> Exercise aim
Report all lines of the data below that hold the word "more".
[[ Provided records open ]]
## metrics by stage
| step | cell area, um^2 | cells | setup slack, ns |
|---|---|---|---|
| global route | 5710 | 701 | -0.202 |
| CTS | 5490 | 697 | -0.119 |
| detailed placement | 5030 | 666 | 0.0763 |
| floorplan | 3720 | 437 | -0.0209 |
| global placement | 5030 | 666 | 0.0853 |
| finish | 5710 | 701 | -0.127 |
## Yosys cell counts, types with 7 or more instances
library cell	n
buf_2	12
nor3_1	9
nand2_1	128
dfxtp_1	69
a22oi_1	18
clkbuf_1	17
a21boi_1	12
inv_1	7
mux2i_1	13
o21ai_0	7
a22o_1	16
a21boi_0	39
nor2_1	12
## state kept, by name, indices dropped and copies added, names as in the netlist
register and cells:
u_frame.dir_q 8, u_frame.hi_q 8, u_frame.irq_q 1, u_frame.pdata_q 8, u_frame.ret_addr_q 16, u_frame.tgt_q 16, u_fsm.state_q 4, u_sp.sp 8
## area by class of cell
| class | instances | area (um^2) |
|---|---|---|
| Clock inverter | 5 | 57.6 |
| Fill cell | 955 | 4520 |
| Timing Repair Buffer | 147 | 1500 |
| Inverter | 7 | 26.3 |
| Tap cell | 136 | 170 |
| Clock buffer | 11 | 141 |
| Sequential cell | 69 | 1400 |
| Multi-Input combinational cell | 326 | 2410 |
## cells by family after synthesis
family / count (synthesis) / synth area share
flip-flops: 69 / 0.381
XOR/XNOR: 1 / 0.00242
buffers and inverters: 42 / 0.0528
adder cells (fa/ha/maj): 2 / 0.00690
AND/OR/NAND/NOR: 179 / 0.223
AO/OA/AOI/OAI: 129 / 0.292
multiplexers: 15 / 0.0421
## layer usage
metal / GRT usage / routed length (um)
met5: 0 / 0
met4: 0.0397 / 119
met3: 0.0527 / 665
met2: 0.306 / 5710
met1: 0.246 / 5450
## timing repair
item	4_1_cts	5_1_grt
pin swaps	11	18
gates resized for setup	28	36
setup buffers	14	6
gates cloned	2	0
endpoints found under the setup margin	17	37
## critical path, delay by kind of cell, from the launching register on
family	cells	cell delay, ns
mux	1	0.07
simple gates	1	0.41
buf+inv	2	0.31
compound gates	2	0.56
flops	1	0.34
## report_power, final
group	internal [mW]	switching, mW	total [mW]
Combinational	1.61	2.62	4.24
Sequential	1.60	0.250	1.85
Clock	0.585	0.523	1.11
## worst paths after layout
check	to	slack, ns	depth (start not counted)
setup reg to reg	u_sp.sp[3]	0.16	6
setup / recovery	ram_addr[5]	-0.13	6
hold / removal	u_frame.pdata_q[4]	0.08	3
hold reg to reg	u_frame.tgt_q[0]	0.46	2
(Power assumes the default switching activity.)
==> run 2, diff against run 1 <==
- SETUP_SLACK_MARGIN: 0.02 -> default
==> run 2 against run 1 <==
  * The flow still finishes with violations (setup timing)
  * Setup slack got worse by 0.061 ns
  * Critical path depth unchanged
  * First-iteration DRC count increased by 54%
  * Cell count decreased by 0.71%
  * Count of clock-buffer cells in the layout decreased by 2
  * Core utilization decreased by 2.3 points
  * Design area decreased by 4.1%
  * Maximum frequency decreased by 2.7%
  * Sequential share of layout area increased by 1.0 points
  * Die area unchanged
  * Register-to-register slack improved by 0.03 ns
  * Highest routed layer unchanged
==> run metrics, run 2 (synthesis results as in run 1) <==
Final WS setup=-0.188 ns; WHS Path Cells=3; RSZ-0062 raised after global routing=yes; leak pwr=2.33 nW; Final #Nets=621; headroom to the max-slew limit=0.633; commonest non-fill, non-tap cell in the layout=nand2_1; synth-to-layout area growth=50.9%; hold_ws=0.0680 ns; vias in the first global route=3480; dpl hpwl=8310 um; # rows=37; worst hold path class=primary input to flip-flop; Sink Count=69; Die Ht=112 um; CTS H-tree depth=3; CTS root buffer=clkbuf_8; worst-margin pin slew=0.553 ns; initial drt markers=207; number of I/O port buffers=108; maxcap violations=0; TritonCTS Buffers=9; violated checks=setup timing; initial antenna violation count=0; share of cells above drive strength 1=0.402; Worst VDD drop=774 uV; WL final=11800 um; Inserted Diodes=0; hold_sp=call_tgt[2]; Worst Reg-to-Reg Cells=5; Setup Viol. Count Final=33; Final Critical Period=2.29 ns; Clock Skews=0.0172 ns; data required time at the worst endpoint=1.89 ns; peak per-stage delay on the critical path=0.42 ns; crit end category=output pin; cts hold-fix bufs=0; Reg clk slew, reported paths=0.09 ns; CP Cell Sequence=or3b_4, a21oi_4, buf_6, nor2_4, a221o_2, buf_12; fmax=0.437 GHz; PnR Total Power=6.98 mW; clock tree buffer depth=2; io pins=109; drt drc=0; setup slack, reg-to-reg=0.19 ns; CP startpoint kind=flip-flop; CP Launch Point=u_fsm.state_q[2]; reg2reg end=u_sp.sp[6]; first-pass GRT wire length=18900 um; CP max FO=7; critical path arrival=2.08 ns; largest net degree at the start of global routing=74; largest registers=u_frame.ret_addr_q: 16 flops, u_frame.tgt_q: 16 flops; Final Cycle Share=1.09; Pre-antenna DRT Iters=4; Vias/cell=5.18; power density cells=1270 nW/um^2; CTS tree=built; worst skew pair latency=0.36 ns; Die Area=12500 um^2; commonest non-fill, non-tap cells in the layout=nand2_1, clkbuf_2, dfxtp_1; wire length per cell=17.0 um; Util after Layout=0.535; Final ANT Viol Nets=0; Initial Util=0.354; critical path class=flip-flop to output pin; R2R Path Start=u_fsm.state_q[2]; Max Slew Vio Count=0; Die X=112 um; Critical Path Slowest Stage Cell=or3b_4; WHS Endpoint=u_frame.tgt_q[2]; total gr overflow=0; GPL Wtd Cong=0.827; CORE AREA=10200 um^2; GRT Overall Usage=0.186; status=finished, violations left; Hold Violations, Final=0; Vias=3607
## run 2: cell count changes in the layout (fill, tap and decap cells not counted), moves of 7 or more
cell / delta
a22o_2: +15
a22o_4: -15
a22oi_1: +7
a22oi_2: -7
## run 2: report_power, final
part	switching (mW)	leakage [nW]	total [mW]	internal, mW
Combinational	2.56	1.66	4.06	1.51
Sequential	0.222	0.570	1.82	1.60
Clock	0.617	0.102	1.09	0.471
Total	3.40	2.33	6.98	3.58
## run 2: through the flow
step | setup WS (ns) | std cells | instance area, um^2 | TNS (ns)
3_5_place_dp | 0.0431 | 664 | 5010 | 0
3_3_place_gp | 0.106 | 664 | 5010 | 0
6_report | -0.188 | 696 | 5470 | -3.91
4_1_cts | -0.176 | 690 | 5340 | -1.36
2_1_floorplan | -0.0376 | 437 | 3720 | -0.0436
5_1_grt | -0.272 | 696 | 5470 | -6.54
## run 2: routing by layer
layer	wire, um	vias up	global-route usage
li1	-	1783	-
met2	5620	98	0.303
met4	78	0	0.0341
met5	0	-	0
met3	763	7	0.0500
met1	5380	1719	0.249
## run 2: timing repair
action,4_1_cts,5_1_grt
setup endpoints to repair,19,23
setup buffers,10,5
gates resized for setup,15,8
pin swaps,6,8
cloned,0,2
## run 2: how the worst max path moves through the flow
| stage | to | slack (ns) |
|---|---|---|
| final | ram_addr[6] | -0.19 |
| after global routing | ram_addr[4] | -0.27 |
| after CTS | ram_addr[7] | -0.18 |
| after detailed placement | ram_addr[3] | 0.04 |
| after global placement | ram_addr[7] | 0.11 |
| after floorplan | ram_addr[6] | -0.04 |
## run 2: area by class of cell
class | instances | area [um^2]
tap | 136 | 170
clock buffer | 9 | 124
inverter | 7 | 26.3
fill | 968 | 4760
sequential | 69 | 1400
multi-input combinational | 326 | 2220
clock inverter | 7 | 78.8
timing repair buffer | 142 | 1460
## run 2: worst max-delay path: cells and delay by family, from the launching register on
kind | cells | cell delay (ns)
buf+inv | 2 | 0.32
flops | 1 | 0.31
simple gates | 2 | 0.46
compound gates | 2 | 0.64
`src/rtl/sar_rd_pkg.sv`:
```
package sar_rd_pkg;
  typedef struct packed {
    logic [2:0] chan;
    logic       single;
    logic       wide;
  } sar_cfg_t;

  localparam sar_cfg_t CFG_RESET = '{chan: 3'd0, single: 1'b1, wide: 1'b0};

  function automatic logic uses_twos(input sar_cfg_t c);
    if (c.single) return c.wide;
    return ~c.chan[0];
  endfunction
endpackage

```
`src/rtl/sar_rd_reqslot.sv`:
```
module sar_rd_reqslot
  import sar_rd_pkg::*;
#(
  parameter int NUM_IN = 6
) (
  input  logic     clk,
  input  logic     rst,
  input  logic     req_valid,
  input  sar_cfg_t req_cfg,
  output logic     req_ready,
  output logic     err,
  input  logic     take,
  output logic     pend_valid,
  output sar_cfg_t pend_cfg
);
  logic bad;
  assign bad       = int'(req_cfg.chan) >= NUM_IN;
  assign req_ready = ~pend_valid;

  always_ff @(posedge clk) begin
    if (rst) begin
      pend_valid <= 1'b0;
      pend_cfg   <= CFG_RESET;
      err        <= 1'b0;
    end else begin
      err <= req_valid & ~pend_valid & bad;
      if (take) pend_valid <= 1'b0;
      if (req_valid && !pend_valid && !bad) begin
        pend_valid <= 1'b1;
        pend_cfg   <= req_cfg;
      end
    end
  end

  // refused request raises error and stays out of the slot
  p_reject_r3: assert property (@(posedge clk) disable iff (rst)
    req_valid && req_ready && bad |=> err && !pend_valid);

  // a held request survives until the sequencer takes it
  p_hold_r2: assert property (@(posedge clk) disable iff (rst)
    pend_valid && !take |=> pend_valid && $stable(pend_cfg));
endmodule

```
`src/rtl/sar_rd_sequencer.sv`:
```
module sar_rd_sequencer
  import sar_rd_pkg::*;
#(
  parameter int DIV   = 2,
  parameter int QUIET = 3,
  parameter int RES_W = 12,
  parameter int LEAD  = 2
) (
  input  logic             clk,
  input  logic             rst,
  input  logic             pend_valid,
  input  sar_cfg_t         pend_cfg,
  input  logic             one_line,
  input  logic             sdo_a,
  input  logic             sdo_b,
  output logic             take,
  output logic             cs_n,
  output logic             sclk,
  output sar_cfg_t         pin_cfg,
  output logic             frame_start,
  output logic             frame_done,
  output logic [RES_W-1:0] sh_a,
  output logic [RES_W-1:0] sh_b
);
  localparam int FRAME1 = LEAD + RES_W;
  localparam int FRAME2 = 2 * FRAME1;
  localparam int CW     = $clog2(FRAME2 + 1);
  localparam int DW     = (DIV > 1) ? $clog2(DIV) : 1;
  localparam int QW     = (QUIET > 1) ? $clog2(QUIET) : 1;
  localparam logic [CW-1:0] N_SHORT = CW'(FRAME1);
  localparam logic [CW-1:0] N_LONG  = CW'(FRAME2);

  typedef enum logic [1:0] {S_IDLE, S_SETUP, S_RUN, S_QUIET} st_t;
  st_t           st;
  logic [DW-1:0] div_cnt;
  logic [CW-1:0] edges;
  logic [QW-1:0] q_cnt;
  logic          long_q;
  logic [CW-1:0] n_clk;
  logic          win_a, win_b, bit_b;

  assign take  = (st == S_IDLE) && pend_valid;
  assign n_clk = long_q ? N_LONG : N_SHORT;
  // capture windows, by 0-based rising-edge index
  assign win_a = (edges >= CW'(LEAD)) && (edges < N_SHORT);
  assign win_b = long_q ? (edges >= CW'(FRAME1 + LEAD)) : win_a;
  assign bit_b = long_q ? sdo_a : sdo_b;

  always_ff @(posedge clk) begin
    if (rst) begin
      st          <= S_IDLE;
      cs_n        <= 1'b1;
      sclk        <= 1'b0;
      div_cnt     <= '0;
      edges       <= '0;
      q_cnt       <= '0;
      long_q      <= 1'b0;
      pin_cfg     <= CFG_RESET;
      frame_start <= 1'b0;
      frame_done  <= 1'b0;
      sh_a        <= '0;
      sh_b        <= '0;
    end else begin
      frame_start <= 1'b0;
      frame_done  <= 1'b0;
      case (st)
        S_IDLE: if (pend_valid) begin
          pin_cfg <= pend_cfg;
          long_q  <= one_line;
          st      <= S_SETUP;
        end
        S_SETUP: begin
          cs_n        <= 1'b0;
          frame_start <= 1'b1;
          div_cnt     <= '0;
          edges       <= '0;
          sh_a        <= '0;
          sh_b        <= '0;
          st          <= S_RUN;
        end
        S_RUN: begin
          if (div_cnt == DW'(DIV - 1)) begin
            div_cnt <= '0;
            if (!sclk) begin
              sclk  <= 1'b1;
              edges <= edges + 1'b1;
              if (win_a) sh_a <= {sh_a[RES_W-2:0], sdo_a};
              if (win_b) sh_b <= {sh_b[RES_W-2:0], bit_b};
            end else begin
              sclk <= 1'b0;
              if (edges == n_clk) begin
                cs_n       <= 1'b1;
                frame_done <= 1'b1;
                q_cnt      <= '0;
                st         <= S_QUIET;
              end
            end
          end else begin
            div_cnt <= div_cnt + 1'b1;
          end
        end
        default: begin
          if (q_cnt == QW'(QUIET - 1)) st <= S_IDLE;
          else q_cnt <= q_cnt + 1'b1;
        end
      endcase
    end
  end

  // independent counters for the frame checks
  logic          sclk_d;
  logic [CW-1:0] rise_cnt;
  logic [31:0]   hi_cnt;
  always_ff @(posedge clk) begin
    if (rst) begin
      sclk_d   <= 1'b0;
      rise_cnt <= '0;
      hi_cnt   <= 32'(QUIET);
    end else begin
      sclk_d <= sclk;
      if (cs_n) rise_cnt <= '0;
      else if (sclk && !sclk_d) rise_cnt <= rise_cnt + 1'b1;
      if (!cs_n) hi_cnt <= '0;
      else if (hi_cnt < 32'(QUIET)) hi_cnt <= hi_cnt + 1;
    end
  end

  p_sclk_idle_r5: assert property (@(posedge clk) disable iff (rst)
    cs_n |-> !sclk);

  p_edge_count_r5: assert property (@(posedge clk) disable iff (rst)
    $rose(cs_n) |-> rise_cnt == n_clk);

  p_quiet_r8: assert property (@(posedge clk) disable iff (rst)
    $fell(cs_n) |-> hi_cnt >= 32'(QUIET));

  p_pins_hold_r4: assert property (@(posedge clk) disable iff (rst)
    !cs_n && $past(!cs_n) |-> $stable(pin_cfg));
endmodule

```
`src/rtl/sar_rd_format.sv`:
```
module sar_rd_format
  import sar_rd_pkg::*;
#(
  parameter int RES_W      = 12,
  parameter bit SIGNED_OUT = 1'b1
) (
  input  logic           clk,
  input  logic           rst,
  input  logic           frame_start,
  input  logic           frame_done,
  input  sar_cfg_t       pin_cfg,
  input  logic [RES_W-1:0] raw_a,
  input  logic [RES_W-1:0] raw_b,
  output logic           res_valid,
  output logic [RES_W:0] res_a,
  output logic [RES_W:0] res_b,
  output sar_cfg_t       res_cfg,
  output logic           res_twos
);
  sar_cfg_t       armed, cur_tag;
  logic           twos;
  logic [RES_W:0] fa, fb;

  assign twos = uses_twos(cur_tag);

  generate
    if (SIGNED_OUT) begin : g_signed
      assign fa = twos ? {raw_a[RES_W-1], raw_a}
                       : {~raw_a[RES_W-1], ~raw_a[RES_W-1], raw_a[RES_W-2:0]};
      assign fb = twos ? {raw_b[RES_W-1], raw_b}
                       : {~raw_b[RES_W-1], ~raw_b[RES_W-1], raw_b[RES_W-2:0]};
    end else begin : g_raw
      assign fa = {1'b0, raw_a};
      assign fb = {1'b0, raw_b};
    end
  endgenerate

  always_ff @(posedge clk) begin
    if (rst) begin
      armed     <= CFG_RESET;
      cur_tag   <= CFG_RESET;
      res_valid <= 1'b0;
      res_a     <= '0;
      res_b     <= '0;
      res_cfg   <= CFG_RESET;
      res_twos  <= 1'b0;
    end else begin
      res_valid <= frame_done;
      if (frame_start) begin
        cur_tag <= armed;
        armed   <= pin_cfg;
      end
      if (frame_done) begin
        res_a    <= fa;
        res_b    <= fb;
        res_cfg  <= cur_tag;
        res_twos <= twos;
      end
    end
  end

  // fully differential tags are always two's complement
  p_diff_twos_r10: assert property (@(posedge clk) disable iff (rst)
    res_valid && !res_cfg.single && !res_cfg.chan[0] |-> res_twos);
endmodule

```
`src/rtl/sar_pair_reader.sv`:
```
module sar_pair_reader
  import sar_rd_pkg::*;
#(
  parameter int DIV        = 2,
  parameter int QUIET      = 3,
  parameter int RES_W      = 12,
  parameter int LEAD       = 2,
  parameter int NUM_IN     = 6,
  parameter bit SIGNED_OUT = 1'b1
) (
  input  logic           clk,
  input  logic           rst,
  input  logic           req_valid,
  input  logic [2:0]     req_chan,
  input  logic           req_single,
  input  logic           req_wide,
  output logic           req_ready,
  output logic           req_err,
  input  logic           one_line,
  output logic           cs_n,
  output logic           sclk,
  output logic [2:0]     adc_addr,
  output logic           adc_single,
  output logic           adc_wide,
  input  logic           sdo_a,
  input  logic           sdo_b,
  output logic           res_valid,
  output logic [RES_W:0] res_a,
  output logic [RES_W:0] res_b,
  output logic [2:0]     res_chan,
  output logic           res_single,
  output logic           res_wide,
  output logic           res_twos
);
  sar_cfg_t         req_cfg, pend_cfg, pin_cfg, res_cfg;
  logic             pend_valid, take, frame_start, frame_done;
  logic [RES_W-1:0] sh_a, sh_b;

  assign req_cfg = '{chan: req_chan, single: req_single, wide: req_wide};

  sar_rd_reqslot #(.NUM_IN(NUM_IN)) u_slot (
    .clk(clk), .rst(rst), .req_valid(req_valid), .req_cfg(req_cfg),
    .req_ready(req_ready), .err(req_err), .take(take),
    .pend_valid(pend_valid), .pend_cfg(pend_cfg)
  );

  sar_rd_sequencer #(.DIV(DIV), .QUIET(QUIET), .RES_W(RES_W), .LEAD(LEAD)) u_seq (
    .clk(clk), .rst(rst), .pend_valid(pend_valid), .pend_cfg(pend_cfg),
    .one_line(one_line), .sdo_a(sdo_a), .sdo_b(sdo_b), .take(take),
    .cs_n(cs_n), .sclk(sclk), .pin_cfg(pin_cfg),
    .frame_start(frame_start), .frame_done(frame_done),
    .sh_a(sh_a), .sh_b(sh_b)
  );

  sar_rd_format #(.RES_W(RES_W), .SIGNED_OUT(SIGNED_OUT)) u_fmt (
    .clk(clk), .rst(rst), .frame_start(frame_start), .frame_done(frame_done),
    .pin_cfg(pin_cfg), .raw_a(sh_a), .raw_b(sh_b),
    .res_valid(res_valid), .res_a(res_a), .res_b(res_b),
    .res_cfg(res_cfg), .res_twos(res_twos)
  );

  assign adc_addr   = pin_cfg.chan;
  assign adc_single = pin_cfg.single;
  assign adc_wide   = pin_cfg.wide;
  assign res_chan   = res_cfg.chan;
  assign res_single = res_cfg.single;
  assign res_wide   = res_cfg.wide;

  p_valid_after_cs_r12: assert property (@(posedge clk) disable iff (rst)
    res_valid |-> cs_n && $past(cs_n) && !$past(cs_n, 2));

  p_valid_pulse_r12: assert property (@(posedge clk) disable iff (rst)
    res_valid |=> !res_valid);
endmodule

```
[[ Provided records closed ]]
> Answer to this task
## Yosys cell counts, types with 7 or more instances
## run 2: cell count changes in the layout (fill, tap and decap cells not counted), moves of 7 or more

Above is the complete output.